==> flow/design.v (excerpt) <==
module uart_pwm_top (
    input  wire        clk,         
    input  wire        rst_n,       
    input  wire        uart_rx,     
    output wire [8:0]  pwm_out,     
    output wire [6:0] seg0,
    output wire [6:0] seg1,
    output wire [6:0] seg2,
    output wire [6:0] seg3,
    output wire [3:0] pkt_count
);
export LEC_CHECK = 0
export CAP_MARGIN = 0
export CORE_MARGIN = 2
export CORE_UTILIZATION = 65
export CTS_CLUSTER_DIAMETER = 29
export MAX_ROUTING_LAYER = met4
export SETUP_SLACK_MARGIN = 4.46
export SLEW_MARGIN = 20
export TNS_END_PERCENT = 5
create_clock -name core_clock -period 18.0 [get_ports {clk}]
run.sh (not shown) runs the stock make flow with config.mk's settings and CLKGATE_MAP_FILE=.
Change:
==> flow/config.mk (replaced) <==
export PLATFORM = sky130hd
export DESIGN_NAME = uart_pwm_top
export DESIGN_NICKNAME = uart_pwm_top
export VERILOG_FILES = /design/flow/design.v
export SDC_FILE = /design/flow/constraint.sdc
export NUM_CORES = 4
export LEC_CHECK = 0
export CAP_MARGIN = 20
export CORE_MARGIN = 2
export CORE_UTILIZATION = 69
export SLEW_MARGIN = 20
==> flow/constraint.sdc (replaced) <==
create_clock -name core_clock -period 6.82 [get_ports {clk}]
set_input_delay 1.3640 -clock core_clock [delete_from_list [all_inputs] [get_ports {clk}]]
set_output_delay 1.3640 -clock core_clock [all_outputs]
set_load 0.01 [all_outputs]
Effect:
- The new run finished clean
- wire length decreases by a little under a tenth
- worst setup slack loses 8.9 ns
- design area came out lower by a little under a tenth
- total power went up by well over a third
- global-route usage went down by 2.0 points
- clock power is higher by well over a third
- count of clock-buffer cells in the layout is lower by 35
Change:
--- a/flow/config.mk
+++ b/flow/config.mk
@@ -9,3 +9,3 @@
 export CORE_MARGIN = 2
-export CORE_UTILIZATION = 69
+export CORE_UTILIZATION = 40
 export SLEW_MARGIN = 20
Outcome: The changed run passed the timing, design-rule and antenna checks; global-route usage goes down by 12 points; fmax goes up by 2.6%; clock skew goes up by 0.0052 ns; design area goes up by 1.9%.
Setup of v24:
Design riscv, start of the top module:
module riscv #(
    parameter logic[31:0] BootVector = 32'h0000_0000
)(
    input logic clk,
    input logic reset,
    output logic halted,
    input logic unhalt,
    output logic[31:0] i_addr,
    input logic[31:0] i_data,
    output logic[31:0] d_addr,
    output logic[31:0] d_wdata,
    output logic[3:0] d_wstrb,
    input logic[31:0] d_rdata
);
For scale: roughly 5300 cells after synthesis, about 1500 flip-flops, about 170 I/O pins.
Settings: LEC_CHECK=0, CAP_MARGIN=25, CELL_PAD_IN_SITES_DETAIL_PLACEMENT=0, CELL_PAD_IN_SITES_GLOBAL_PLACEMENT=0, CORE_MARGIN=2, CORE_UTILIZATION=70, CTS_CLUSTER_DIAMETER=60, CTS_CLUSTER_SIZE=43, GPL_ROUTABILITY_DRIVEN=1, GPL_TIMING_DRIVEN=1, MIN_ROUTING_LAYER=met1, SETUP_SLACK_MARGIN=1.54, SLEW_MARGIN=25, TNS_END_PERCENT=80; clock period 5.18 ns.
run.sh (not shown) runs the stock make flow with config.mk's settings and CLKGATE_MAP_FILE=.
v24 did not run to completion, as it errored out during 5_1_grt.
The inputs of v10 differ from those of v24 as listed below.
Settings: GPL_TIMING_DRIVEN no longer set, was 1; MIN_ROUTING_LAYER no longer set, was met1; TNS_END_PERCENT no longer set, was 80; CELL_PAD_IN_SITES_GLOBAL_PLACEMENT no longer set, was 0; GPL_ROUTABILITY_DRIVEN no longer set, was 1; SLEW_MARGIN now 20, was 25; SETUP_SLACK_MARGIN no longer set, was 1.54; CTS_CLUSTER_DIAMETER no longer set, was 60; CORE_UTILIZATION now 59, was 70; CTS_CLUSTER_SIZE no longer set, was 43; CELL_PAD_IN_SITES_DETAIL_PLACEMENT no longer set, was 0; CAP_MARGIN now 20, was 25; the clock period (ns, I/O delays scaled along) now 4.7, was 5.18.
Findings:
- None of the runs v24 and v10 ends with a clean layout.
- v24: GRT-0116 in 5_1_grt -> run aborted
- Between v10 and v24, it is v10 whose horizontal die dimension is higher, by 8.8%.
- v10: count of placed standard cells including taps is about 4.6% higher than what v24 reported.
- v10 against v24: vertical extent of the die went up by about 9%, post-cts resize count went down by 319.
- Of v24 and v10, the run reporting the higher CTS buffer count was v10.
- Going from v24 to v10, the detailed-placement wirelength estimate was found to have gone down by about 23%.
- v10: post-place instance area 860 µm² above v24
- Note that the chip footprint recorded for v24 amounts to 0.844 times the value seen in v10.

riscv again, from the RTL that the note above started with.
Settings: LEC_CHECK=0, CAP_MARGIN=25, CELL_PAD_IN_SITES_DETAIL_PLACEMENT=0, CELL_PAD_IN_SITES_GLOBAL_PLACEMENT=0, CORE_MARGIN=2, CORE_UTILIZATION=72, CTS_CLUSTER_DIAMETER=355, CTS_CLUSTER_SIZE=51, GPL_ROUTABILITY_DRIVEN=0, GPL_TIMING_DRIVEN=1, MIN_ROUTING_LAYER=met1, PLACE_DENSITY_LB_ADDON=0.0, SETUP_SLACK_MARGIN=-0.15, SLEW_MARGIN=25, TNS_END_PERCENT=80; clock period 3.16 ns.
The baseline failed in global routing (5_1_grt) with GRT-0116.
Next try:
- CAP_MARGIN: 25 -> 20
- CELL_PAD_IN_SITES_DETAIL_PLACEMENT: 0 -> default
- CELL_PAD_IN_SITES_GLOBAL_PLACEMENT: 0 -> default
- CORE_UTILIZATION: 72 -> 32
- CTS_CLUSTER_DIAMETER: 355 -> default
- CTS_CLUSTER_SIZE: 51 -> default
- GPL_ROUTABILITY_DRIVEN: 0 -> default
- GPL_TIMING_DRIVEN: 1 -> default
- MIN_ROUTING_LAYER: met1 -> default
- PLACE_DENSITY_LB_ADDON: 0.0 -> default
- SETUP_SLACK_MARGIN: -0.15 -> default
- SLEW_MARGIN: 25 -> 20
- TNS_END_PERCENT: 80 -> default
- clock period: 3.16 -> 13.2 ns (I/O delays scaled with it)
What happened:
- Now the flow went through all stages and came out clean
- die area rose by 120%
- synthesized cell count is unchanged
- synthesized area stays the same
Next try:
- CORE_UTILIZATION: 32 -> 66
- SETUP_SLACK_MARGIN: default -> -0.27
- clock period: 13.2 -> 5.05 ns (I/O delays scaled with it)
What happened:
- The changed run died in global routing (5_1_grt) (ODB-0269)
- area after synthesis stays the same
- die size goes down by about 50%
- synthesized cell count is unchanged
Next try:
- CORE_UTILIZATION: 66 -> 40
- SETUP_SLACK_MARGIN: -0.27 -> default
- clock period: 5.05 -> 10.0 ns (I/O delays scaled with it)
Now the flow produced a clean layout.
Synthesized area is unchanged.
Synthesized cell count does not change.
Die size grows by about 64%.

┄┄┄┄┄┄

◆ **Problem to solve**: Transcribe the records above from the line holding "- SETUP_SLACK_MARGIN: -0.15 -> default" down to the line holding "- SETUP_SLACK_MARGIN: default -> -0.27", inclusive, without adding anything.

◆ **Exercise response**:
- SETUP_SLACK_MARGIN: -0.15 -> default
- SLEW_MARGIN: 25 -> 20
- TNS_END_PERCENT: 80 -> default
- clock period: 3.16 -> 13.2 ns (I/O delays scaled with it)
What happened:
- Now the flow went through all stages and came out clean
- die area rose by 120%
- synthesized cell count is unchanged
- synthesized area stays the same
Next try:
- CORE_UTILIZATION: 32 -> 66
- SETUP_SLACK_MARGIN: default -> -0.27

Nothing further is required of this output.